**Task directions:** Each record must be printed again exactly as it appears.

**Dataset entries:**

======

<file path="config.mk">
export PLATFORM = sky130hd
export DESIGN_NAME = reg_wb_ctrl
export DESIGN_NICKNAME = d
export VERILOG_FILES = /design/src/rtl/reg_wb_ctrl.sv
export SDC_FILE = /design/constraint.sdc
export NUM_CORES = 1
export LEC_CHECK = 0
export CAP_MARGIN = 25
export CORE_MARGIN = 3
export CORE_UTILIZATION = 45
export DETAILED_ROUTE_END_ITERATION = 10
export GPL_TIMING_DRIVEN = 0
export PLACE_DENSITY_LB_ADDON = 0.08
export RECOVER_POWER = 50
export SYNTH_ARGS = -nofsm -noshare
export SYNTH_HDL_FRONTEND = slang
export SYNTH_SLANG_ARGS = --single-unit
</file>
<file path="constraint.sdc">
create_clock -name clk -period 6.4 [get_ports clk]
set_input_delay 0.96 -clock clk [delete_from_list [all_inputs] [get_ports clk]]
set_output_delay 0.96 -clock clk [all_outputs]
set_load 0.01 [all_outputs]
</file>
<file path="src/rtl/reg_wb_ctrl.sv">
// rtl/reg_wb_ctrl.sv - register-file writeback arbiter with load-return FIFO and load scoreboard
module reg_wb_ctrl #(
    parameter int LDQ_DEPTH = 4
) (
    input  logic        clk,
    input  logic        reset,
    input  logic        alu_valid,
    input  logic [1:0]  alu_thread,
    input  logic [3:0]  alu_rd,
    input  logic [31:0] alu_data,
    output logic        alu_ready,
    input  logic        ld_valid,
    input  logic [1:0]  ld_thread,
    input  logic [3:0]  ld_rd,
    input  logic [31:0] ld_data,
    output logic        ld_ready,
    input  logic        iss_valid,
    input  logic [1:0]  iss_thread,
    input  logic [3:0]  iss_rd,
    input  logic [1:0]  q_thread,
    input  logic [3:0]  q_rs,
    input  logic [3:0]  q_rt,
    output logic        q_stall,
    output logic        wena,
    output logic [1:0]  w_thread,
    output logic [3:0]  waddr,
    output logic [31:0] wdata,
    output logic [2:0]  ldq_count,
    output logic        err_sticky
);
    localparam int PW = (LDQ_DEPTH > 1) ? $clog2(LDQ_DEPTH) : 1;
    localparam int CW = PW + 1;

    // Entry layout: {thread[37:36], rd[35:32], data[31:0]}
    logic [37:0]   ldq_mem [LDQ_DEPTH];
    logic [PW-1:0] wr_ptr;
    logic [PW-1:0] rd_ptr;
    logic [CW-1:0] count;
    logic [63:0]   pending;

    logic          full;
    logic          empty;
    logic [37:0]   head;
    logic          alu_acc;
    logic          ld_acc;
    logic          pop;
    logic          win_valid;
    logic [1:0]    win_thread;
    logic [3:0]    win_rd;
    logic [31:0]   win_data;
    logic          set_en;
    logic          err_set;
    logic [63:0]   pending_next;

    always_comb begin
        full       = (count == CW'(LDQ_DEPTH));
        empty      = (count == '0);
        head       = ldq_mem[rd_ptr];
        ld_ready   = !full;
        alu_ready  = !full;
        alu_acc    = alu_valid && !full;
        ld_acc     = ld_valid && !full;
        // Head is popped when full, or when no ALU result competes for the port.
        pop        = full || (!alu_valid && !empty);
        win_valid  = alu_acc || pop;
        win_thread = alu_acc ? alu_thread : head[37:36];
        win_rd     = alu_acc ? alu_rd     : head[35:32];
        win_data   = alu_acc ? alu_data   : head[31:0];
        set_en     = iss_valid && (iss_rd != 4'd0);
        err_set    = (set_en && pending[{iss_thread, iss_rd}])
                  || (alu_acc && pending[{alu_thread, alu_rd}]);
        pending_next = pending;
        if (pop)
            pending_next[{head[37:36], head[35:32]}] = 1'b0;
        // Set is applied after clear so it wins on a collision.
        if (set_en)
            pending_next[{iss_thread, iss_rd}] = 1'b1;
        q_stall    = ((q_rs != 4'd0) && pending[{q_thread, q_rs}])
                  || ((q_rt != 4'd0) && pending[{q_thread, q_rt}]);
        ldq_count  = 3'(count);
    end

    always_ff @(posedge clk) begin
        if (!reset && ld_acc)
            ldq_mem[wr_ptr] <= {ld_thread, ld_rd, ld_data};
    end

    always_ff @(posedge clk) begin
        if (reset) begin
            wr_ptr     <= '0;
            rd_ptr     <= '0;
            count      <= '0;
            pending    <= '0;
            wena       <= 1'b0;
            w_thread   <= '0;
            waddr      <= '0;
            wdata      <= '0;
            err_sticky <= 1'b0;
        end else begin
            if (ld_acc)
                wr_ptr <= wr_ptr + PW'(1);
            if (pop)
                rd_ptr <= rd_ptr + PW'(1);
            if (ld_acc && !pop)
                count <= count + CW'(1);
            else if (!ld_acc && pop)
                count <= count - CW'(1);
            pending <= pending_next;
            wena    <= win_valid && (win_rd != 4'd0);
            if (win_valid) begin
                w_thread <= win_thread;
                waddr    <= win_rd;
                wdata    <= win_data;
            end
            if (err_set)
                err_sticky <= 1'b1;
        end
    end
endmodule

</file>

======

**Finished task:**
<file path="config.mk">
export PLATFORM = sky130hd
export DESIGN_NAME = reg_wb_ctrl
export DESIGN_NICKNAME = d
export VERILOG_FILES = /design/src/rtl/reg_wb_ctrl.sv
export SDC_FILE = /design/constraint.sdc
export NUM_CORES = 1
export LEC_CHECK = 0
export CAP_MARGIN = 25
export CORE_MARGIN = 3
export CORE_UTILIZATION = 45
export DETAILED_ROUTE_END_ITERATION = 10
export GPL_TIMING_DRIVEN = 0
export PLACE_DENSITY_LB_ADDON = 0.08
export RECOVER_POWER = 50
export SYNTH_ARGS = -nofsm -noshare
export SYNTH_HDL_FRONTEND = slang
export SYNTH_SLANG_ARGS = --single-unit
</file>
<file path="constraint.sdc">
create_clock -name clk -period 6.4 [get_ports clk]
set_input_delay 0.96 -clock clk [delete_from_list [all_inputs] [get_ports clk]]
set_output_delay 0.96 -clock clk [all_outputs]
set_load 0.01 [all_outputs]
</file>
<file path="src/rtl/reg_wb_ctrl.sv">
// rtl/reg_wb_ctrl.sv - register-file writeback arbiter with load-return FIFO and load scoreboard
module reg_wb_ctrl #(
    parameter int LDQ_DEPTH = 4
) (
    input  logic        clk,
    input  logic        reset,
    input  logic        alu_valid,
    input  logic [1:0]  alu_thread,
    input  logic [3:0]  alu_rd,
    input  logic [31:0] alu_data,
    output logic        alu_ready,
    input  logic        ld_valid,
    input  logic [1:0]  ld_thread,
    input  logic [3:0]  ld_rd,
    input  logic [31:0] ld_data,
    output logic        ld_ready,
    input  logic        iss_valid,
    input  logic [1:0]  iss_thread,
    input  logic [3:0]  iss_rd,
    input  logic [1:0]  q_thread,
    input  logic [3:0]  q_rs,
    input  logic [3:0]  q_rt,
    output logic        q_stall,
    output logic        wena,
    output logic [1:0]  w_thread,
    output logic [3:0]  waddr,
    output logic [31:0] wdata,
    output logic [2:0]  ldq_count,
    output logic        err_sticky
);
    localparam int PW = (LDQ_DEPTH > 1) ? $clog2(LDQ_DEPTH) : 1;
    localparam int CW = PW + 1;

    // Entry layout: {thread[37:36], rd[35:32], data[31:0]}
    logic [37:0]   ldq_mem [LDQ_DEPTH];
    logic [PW-1:0] wr_ptr;
    logic [PW-1:0] rd_ptr;
    logic [CW-1:0] count;
    logic [63:0]   pending;

    logic          full;
    logic          empty;
    logic [37:0]   head;
    logic          alu_acc;
    logic          ld_acc;
    logic          pop;
    logic          win_valid;
    logic [1:0]    win_thread;
    logic [3:0]    win_rd;
    logic [31:0]   win_data;
    logic          set_en;
    logic          err_set;
    logic [63:0]   pending_next;

    always_comb begin
        full       = (count == CW'(LDQ_DEPTH));
        empty      = (count == '0);
        head       = ldq_mem[rd_ptr];
        ld_ready   = !full;
        alu_ready  = !full;
        alu_acc    = alu_valid && !full;
        ld_acc     = ld_valid && !full;
        // Head is popped when full, or when no ALU result competes for the port.
        pop        = full || (!alu_valid && !empty);
        win_valid  = alu_acc || pop;
        win_thread = alu_acc ? alu_thread : head[37:36];
        win_rd     = alu_acc ? alu_rd     : head[35:32];
        win_data   = alu_acc ? alu_data   : head[31:0];
        set_en     = iss_valid && (iss_rd != 4'd0);
        err_set    = (set_en && pending[{iss_thread, iss_rd}])
                  || (alu_acc && pending[{alu_thread, alu_rd}]);
        pending_next = pending;
        if (pop)
            pending_next[{head[37:36], head[35:32]}] = 1'b0;
        // Set is applied after clear so it wins on a collision.
        if (set_en)
            pending_next[{iss_thread, iss_rd}] = 1'b1;
        q_stall    = ((q_rs != 4'd0) && pending[{q_thread, q_rs}])
                  || ((q_rt != 4'd0) && pending[{q_thread, q_rt}]);
        ldq_count  = 3'(count);
    end

    always_ff @(posedge clk) begin
        if (!reset && ld_acc)
            ldq_mem[wr_ptr] <= {ld_thread, ld_rd, ld_data};
    end

    always_ff @(posedge clk) begin
        if (reset) begin
            wr_ptr     <= '0;
            rd_ptr     <= '0;
            count      <= '0;
            pending    <= '0;
            wena       <= 1'b0;
            w_thread   <= '0;
            waddr      <= '0;
            wdata      <= '0;
            err_sticky <= 1'b0;
        end else begin
            if (ld_acc)
                wr_ptr <= wr_ptr + PW'(1);
            if (pop)
                rd_ptr <= rd_ptr + PW'(1);
            if (ld_acc && !pop)
                count <= count + CW'(1);
            else if (!ld_acc && pop)
                count <= count - CW'(1);
            pending <= pending_next;
            wena    <= win_valid && (win_rd != 4'd0);
            if (win_valid) begin
                w_thread <= win_thread;
                waddr    <= win_rd;
                wdata    <= win_data;
            end
            if (err_set)
                err_sticky <= 1'b1;
        end
    end
endmodule

</file>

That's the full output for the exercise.